**Task to carry out**
Wherever the word "through" appears in a line of the data, that line should be copied.

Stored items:
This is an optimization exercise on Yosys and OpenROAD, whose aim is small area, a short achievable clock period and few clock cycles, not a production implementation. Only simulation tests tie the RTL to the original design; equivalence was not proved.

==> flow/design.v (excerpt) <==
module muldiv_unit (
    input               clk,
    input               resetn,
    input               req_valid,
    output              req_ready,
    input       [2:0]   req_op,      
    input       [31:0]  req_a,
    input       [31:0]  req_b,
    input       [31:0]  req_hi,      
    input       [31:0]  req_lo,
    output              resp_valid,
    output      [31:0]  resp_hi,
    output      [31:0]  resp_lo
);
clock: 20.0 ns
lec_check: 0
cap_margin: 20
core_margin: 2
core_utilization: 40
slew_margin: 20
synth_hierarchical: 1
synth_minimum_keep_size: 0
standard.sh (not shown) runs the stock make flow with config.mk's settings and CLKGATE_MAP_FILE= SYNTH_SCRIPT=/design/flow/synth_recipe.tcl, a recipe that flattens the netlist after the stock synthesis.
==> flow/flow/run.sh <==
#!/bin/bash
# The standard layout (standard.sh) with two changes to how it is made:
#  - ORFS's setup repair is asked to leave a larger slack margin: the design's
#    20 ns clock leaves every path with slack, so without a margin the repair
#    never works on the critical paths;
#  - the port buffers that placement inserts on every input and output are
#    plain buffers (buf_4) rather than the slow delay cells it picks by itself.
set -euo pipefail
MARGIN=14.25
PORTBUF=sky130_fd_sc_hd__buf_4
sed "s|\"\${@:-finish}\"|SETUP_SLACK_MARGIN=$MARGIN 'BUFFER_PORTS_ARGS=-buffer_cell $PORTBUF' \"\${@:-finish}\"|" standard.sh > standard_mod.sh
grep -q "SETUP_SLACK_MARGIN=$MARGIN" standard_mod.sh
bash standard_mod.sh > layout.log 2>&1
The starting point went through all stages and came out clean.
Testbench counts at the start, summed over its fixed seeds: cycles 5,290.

---

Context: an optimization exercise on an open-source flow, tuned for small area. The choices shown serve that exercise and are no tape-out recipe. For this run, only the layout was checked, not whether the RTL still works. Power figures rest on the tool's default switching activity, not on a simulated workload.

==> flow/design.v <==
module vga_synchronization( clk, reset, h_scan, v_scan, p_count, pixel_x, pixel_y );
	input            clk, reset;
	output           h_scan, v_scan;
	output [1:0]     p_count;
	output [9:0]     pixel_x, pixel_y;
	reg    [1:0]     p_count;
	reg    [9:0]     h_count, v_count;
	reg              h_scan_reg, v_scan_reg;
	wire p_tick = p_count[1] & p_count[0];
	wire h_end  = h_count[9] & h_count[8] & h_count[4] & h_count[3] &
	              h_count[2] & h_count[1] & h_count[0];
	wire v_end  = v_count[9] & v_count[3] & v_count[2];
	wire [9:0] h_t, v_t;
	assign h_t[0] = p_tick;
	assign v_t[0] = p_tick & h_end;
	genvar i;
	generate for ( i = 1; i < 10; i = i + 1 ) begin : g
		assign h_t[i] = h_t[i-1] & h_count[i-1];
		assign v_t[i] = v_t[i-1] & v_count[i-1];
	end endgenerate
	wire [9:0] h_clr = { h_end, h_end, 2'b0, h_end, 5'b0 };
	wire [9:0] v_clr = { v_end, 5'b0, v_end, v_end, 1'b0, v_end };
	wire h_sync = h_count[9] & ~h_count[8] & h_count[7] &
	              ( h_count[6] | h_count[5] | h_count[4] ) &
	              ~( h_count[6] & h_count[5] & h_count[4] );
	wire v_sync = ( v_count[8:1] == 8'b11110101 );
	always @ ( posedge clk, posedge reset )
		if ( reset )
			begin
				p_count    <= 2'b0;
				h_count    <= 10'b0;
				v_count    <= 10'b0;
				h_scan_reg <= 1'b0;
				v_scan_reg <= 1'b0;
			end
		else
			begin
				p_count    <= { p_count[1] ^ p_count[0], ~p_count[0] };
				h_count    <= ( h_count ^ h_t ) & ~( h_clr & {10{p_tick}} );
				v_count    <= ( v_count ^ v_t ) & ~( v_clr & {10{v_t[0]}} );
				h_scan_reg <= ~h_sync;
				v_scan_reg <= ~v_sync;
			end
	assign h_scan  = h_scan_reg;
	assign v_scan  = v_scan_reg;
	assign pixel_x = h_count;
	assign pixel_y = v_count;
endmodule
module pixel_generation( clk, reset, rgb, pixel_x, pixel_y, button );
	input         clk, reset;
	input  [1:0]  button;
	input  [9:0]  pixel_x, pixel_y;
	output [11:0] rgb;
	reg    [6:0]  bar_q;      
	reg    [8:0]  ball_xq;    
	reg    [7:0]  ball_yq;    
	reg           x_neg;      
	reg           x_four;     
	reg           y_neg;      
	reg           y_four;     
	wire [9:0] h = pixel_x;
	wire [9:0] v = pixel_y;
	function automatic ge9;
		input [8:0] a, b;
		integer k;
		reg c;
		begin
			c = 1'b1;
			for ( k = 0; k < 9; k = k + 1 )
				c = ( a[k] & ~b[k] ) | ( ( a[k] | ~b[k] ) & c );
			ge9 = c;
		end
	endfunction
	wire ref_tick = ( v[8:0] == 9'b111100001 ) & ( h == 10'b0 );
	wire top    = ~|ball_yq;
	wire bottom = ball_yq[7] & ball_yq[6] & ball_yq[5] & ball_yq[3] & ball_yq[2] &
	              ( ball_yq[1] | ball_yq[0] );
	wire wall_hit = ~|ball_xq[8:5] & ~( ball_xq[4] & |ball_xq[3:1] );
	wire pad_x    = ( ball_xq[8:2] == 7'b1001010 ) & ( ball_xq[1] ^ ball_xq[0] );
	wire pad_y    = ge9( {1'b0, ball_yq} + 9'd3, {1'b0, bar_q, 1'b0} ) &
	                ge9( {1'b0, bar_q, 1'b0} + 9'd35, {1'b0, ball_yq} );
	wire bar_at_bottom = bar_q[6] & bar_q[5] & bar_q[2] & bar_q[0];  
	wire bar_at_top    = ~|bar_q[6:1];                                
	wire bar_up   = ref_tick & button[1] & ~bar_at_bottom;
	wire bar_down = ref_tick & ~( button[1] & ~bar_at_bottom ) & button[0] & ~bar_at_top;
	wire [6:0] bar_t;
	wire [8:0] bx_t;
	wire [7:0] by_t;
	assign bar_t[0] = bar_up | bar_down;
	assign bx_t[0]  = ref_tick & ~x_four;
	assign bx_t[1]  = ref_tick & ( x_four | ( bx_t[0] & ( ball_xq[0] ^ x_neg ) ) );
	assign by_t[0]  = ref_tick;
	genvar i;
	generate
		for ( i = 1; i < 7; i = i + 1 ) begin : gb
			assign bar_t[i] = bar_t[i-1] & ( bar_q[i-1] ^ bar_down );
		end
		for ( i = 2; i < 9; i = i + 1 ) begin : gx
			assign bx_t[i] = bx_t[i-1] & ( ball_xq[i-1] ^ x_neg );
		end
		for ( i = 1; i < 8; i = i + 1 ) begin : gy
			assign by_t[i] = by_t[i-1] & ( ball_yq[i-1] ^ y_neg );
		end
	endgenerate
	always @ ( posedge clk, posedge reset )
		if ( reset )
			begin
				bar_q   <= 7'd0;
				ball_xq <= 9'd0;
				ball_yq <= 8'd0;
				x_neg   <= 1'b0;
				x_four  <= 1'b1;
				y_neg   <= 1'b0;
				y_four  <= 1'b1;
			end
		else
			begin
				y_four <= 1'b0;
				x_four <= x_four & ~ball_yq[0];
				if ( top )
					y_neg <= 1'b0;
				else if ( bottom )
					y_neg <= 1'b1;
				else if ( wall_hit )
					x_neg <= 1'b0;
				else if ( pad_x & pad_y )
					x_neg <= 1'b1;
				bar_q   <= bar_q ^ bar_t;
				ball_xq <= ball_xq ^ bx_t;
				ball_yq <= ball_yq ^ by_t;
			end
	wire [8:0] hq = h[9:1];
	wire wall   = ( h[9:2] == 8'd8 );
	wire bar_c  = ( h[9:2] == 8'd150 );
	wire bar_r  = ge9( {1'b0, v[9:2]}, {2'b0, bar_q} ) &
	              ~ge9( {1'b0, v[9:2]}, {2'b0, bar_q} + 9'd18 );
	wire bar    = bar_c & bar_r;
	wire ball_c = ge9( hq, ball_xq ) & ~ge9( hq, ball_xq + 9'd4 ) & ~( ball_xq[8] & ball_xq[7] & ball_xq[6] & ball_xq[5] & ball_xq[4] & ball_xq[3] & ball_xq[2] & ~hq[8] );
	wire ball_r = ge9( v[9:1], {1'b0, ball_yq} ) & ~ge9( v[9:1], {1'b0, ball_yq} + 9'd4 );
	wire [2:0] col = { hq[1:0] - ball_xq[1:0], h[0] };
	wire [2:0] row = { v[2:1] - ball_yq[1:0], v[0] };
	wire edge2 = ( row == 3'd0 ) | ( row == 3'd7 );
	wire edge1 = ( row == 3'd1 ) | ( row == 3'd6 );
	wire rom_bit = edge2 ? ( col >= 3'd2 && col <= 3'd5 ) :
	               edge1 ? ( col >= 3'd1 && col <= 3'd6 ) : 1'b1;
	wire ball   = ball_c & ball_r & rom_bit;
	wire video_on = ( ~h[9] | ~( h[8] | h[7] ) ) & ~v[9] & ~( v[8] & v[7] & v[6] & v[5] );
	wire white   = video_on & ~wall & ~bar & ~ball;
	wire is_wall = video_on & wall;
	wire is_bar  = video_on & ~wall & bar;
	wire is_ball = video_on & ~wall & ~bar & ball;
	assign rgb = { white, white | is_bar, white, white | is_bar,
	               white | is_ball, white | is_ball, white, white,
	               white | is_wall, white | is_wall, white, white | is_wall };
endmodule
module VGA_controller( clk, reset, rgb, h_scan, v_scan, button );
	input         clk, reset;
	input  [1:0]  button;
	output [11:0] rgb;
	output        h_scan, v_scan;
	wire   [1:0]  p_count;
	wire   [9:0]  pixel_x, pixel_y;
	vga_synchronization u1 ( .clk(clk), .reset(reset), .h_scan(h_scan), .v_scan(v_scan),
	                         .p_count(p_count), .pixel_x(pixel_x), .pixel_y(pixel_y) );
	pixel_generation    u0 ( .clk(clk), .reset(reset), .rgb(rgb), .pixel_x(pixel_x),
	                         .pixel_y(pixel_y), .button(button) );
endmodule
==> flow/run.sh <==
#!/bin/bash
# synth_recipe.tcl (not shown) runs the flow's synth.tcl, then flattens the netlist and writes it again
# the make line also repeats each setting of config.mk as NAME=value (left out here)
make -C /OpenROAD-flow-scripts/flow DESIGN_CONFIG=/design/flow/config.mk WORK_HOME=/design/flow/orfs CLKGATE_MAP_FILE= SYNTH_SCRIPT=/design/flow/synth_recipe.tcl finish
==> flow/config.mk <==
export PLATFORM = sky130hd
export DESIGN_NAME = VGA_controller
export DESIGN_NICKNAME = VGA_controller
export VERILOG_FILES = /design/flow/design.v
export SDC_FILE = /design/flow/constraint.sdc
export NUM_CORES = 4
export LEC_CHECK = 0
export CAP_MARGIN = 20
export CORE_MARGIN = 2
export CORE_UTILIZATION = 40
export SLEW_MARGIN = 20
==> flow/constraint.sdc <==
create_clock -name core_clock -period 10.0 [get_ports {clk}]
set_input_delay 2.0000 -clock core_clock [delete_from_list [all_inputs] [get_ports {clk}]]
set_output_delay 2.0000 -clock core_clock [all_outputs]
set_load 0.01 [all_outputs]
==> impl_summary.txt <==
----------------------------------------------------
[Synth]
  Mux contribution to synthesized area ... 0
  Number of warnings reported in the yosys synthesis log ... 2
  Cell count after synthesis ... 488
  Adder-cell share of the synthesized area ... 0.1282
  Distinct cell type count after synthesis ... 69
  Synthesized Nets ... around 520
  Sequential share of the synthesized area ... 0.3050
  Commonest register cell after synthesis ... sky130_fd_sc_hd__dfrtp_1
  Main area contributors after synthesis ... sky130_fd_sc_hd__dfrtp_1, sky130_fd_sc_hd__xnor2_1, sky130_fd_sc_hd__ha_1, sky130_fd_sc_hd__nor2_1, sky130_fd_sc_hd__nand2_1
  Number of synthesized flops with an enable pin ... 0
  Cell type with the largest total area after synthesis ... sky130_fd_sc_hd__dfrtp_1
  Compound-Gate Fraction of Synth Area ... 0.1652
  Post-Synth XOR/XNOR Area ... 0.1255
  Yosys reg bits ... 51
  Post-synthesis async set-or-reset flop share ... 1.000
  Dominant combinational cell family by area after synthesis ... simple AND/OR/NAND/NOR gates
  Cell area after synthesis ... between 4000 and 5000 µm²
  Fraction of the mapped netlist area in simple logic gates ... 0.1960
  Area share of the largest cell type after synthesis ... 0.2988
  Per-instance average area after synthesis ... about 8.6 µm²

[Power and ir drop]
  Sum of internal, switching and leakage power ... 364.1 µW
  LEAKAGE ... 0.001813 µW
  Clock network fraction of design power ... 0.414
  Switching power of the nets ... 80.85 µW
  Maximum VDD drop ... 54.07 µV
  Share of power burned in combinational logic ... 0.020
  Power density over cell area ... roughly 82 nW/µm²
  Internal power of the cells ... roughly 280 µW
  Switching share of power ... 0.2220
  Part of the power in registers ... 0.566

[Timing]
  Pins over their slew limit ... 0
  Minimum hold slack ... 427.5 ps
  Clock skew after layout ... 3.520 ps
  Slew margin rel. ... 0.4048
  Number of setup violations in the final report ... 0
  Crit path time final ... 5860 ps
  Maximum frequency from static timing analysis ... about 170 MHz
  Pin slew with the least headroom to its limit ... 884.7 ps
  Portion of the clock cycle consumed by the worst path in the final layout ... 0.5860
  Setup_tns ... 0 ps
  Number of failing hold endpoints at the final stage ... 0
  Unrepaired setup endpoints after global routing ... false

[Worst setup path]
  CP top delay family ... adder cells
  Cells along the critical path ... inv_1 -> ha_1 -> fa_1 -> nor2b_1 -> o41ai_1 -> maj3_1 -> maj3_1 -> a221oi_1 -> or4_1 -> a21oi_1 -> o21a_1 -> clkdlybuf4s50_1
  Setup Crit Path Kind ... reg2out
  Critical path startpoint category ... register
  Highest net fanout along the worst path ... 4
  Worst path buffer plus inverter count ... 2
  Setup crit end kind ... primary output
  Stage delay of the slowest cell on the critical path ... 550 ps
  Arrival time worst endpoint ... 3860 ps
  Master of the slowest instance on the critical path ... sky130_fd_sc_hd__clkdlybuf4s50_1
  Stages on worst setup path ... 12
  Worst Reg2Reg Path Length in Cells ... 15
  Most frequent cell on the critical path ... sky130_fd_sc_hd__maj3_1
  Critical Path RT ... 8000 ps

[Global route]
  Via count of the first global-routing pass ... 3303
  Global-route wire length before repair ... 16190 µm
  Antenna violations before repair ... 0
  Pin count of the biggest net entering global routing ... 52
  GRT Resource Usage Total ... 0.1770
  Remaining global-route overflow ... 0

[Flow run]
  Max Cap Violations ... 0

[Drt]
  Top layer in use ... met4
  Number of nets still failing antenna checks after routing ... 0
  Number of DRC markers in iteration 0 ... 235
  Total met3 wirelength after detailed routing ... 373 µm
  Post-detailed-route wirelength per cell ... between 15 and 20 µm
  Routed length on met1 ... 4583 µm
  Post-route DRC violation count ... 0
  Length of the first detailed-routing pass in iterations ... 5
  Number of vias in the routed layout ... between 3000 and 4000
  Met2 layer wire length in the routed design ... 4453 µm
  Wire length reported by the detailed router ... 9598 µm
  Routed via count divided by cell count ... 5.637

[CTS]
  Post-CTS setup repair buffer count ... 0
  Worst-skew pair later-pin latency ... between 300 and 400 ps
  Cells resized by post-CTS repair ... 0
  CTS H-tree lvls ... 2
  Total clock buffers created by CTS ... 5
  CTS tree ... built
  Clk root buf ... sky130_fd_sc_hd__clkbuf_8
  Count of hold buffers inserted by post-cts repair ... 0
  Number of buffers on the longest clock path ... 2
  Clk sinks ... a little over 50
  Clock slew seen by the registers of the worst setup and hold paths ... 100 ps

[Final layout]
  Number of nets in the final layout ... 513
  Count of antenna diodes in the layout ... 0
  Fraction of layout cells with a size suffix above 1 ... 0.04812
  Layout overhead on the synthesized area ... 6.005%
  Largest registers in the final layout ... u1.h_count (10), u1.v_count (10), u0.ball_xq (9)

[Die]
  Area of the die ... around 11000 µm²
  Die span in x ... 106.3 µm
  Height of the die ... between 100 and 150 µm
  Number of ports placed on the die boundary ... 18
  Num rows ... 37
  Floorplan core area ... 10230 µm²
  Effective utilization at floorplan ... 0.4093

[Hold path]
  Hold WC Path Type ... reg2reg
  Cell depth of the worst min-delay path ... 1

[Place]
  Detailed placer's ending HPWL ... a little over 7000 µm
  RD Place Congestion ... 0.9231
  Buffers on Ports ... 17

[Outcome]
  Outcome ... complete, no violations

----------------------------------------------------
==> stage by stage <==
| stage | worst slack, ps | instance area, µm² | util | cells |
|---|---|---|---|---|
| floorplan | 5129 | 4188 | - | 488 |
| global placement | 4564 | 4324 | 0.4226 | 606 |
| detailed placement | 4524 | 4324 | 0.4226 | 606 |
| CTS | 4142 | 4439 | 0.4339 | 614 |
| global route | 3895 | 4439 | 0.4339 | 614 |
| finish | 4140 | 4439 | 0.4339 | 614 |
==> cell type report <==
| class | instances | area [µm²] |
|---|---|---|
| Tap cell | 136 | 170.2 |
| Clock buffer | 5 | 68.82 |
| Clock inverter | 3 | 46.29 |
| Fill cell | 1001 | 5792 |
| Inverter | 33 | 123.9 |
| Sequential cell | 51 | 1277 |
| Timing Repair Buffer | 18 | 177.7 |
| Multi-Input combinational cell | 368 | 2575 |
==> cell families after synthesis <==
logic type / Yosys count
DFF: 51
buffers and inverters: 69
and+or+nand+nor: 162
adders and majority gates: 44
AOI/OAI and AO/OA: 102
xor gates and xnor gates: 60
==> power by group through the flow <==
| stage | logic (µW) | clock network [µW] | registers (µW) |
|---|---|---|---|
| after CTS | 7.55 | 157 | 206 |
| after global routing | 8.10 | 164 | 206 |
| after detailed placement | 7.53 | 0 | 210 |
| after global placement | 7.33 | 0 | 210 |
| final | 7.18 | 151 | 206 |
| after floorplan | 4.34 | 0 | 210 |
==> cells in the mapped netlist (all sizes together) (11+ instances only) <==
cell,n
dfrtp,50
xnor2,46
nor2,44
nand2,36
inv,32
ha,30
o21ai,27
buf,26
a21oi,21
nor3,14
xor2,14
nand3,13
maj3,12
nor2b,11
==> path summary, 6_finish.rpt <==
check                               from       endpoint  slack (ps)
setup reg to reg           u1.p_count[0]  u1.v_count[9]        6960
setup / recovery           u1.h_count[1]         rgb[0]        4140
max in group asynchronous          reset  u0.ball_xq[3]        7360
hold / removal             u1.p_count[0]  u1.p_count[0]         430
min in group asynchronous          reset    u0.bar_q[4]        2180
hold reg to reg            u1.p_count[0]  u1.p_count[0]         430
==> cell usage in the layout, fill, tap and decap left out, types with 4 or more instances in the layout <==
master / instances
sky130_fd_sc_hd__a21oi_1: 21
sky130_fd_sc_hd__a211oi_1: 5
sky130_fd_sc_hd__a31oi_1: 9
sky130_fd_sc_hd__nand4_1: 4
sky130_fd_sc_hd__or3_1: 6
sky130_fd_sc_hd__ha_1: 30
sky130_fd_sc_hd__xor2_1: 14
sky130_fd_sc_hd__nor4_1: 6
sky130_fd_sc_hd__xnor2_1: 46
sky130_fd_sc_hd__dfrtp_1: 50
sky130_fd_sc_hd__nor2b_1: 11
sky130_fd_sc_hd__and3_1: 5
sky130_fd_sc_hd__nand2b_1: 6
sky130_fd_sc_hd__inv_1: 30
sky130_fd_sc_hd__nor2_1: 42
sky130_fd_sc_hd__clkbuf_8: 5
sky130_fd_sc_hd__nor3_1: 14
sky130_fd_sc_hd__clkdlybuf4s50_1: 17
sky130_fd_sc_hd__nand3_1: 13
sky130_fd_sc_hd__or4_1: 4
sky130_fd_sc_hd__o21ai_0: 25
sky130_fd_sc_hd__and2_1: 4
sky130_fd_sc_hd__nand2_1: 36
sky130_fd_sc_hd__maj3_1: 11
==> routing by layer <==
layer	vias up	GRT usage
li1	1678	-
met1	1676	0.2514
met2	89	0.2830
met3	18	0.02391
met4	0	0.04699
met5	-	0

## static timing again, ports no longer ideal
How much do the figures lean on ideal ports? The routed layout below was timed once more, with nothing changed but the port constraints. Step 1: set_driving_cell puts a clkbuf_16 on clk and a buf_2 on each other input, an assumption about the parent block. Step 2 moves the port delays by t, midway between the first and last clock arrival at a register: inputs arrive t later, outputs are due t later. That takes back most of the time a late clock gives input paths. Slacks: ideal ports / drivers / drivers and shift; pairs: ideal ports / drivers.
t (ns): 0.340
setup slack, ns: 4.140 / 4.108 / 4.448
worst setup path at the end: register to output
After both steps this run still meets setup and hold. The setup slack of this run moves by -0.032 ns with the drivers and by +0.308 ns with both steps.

--

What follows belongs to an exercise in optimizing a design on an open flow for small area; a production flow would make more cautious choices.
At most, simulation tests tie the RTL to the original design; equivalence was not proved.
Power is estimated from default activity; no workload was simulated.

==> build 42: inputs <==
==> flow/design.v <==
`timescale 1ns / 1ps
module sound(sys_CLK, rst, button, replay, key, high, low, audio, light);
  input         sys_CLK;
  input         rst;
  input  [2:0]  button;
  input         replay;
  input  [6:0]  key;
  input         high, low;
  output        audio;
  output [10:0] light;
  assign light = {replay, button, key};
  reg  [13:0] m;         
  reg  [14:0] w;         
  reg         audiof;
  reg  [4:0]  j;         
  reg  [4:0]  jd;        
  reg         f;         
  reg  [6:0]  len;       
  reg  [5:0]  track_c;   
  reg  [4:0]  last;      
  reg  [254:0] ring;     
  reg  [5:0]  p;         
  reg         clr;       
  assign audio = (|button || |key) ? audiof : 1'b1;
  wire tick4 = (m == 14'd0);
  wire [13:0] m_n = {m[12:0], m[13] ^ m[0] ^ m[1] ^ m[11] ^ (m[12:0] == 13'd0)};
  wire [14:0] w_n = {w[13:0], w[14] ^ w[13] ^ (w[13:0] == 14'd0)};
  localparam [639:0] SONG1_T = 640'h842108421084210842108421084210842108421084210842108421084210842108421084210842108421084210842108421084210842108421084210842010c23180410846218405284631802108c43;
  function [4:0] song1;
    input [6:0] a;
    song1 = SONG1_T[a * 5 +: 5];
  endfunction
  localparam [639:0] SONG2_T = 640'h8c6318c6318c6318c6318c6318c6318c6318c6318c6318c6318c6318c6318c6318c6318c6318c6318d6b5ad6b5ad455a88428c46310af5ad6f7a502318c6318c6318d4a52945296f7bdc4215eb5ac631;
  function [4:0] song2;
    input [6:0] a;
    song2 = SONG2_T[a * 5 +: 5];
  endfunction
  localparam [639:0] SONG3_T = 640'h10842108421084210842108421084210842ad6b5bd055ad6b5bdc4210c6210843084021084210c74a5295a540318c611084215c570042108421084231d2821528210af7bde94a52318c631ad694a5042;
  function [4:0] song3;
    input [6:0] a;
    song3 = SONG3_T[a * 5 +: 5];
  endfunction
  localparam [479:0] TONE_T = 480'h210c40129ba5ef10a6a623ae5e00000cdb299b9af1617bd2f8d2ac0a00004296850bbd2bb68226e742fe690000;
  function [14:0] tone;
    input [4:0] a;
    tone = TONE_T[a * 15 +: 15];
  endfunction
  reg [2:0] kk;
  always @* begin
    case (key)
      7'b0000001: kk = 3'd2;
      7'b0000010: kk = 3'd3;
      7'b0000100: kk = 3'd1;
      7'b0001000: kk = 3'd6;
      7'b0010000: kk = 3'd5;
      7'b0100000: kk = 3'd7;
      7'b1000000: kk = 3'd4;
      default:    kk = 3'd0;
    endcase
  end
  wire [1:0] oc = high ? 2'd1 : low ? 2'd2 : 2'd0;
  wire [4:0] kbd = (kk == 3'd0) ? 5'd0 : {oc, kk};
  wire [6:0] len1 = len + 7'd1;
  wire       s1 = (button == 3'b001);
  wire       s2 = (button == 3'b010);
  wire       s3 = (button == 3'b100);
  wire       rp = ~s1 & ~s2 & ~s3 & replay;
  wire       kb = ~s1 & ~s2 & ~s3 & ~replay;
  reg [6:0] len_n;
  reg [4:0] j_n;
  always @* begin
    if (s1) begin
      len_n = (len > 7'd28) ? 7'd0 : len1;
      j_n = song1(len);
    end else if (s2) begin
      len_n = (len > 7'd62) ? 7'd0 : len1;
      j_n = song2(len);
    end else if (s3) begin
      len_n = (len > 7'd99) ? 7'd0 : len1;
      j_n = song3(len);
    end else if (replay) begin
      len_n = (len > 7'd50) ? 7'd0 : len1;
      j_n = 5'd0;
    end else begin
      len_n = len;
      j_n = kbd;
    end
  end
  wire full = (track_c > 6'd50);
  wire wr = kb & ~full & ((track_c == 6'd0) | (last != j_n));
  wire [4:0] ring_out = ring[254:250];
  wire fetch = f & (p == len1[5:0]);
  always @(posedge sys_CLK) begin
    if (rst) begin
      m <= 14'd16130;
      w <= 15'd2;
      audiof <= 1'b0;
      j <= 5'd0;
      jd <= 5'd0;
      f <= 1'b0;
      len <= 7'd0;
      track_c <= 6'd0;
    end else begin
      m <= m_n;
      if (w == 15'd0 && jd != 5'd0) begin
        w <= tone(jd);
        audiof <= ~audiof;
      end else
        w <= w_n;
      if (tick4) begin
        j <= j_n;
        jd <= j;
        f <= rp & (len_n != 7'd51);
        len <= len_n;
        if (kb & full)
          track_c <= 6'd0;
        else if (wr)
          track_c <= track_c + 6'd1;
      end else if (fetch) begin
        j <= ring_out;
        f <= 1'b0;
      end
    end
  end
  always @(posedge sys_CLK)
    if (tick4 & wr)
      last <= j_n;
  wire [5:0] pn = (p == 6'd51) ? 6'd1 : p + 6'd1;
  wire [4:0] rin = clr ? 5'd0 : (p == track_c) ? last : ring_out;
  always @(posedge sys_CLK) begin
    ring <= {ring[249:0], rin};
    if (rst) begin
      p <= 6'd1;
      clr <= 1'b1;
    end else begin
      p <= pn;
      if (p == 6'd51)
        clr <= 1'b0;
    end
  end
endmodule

**Solution for this problem**
The starting point went through all stages and came out clean.
==> power by group through the flow <==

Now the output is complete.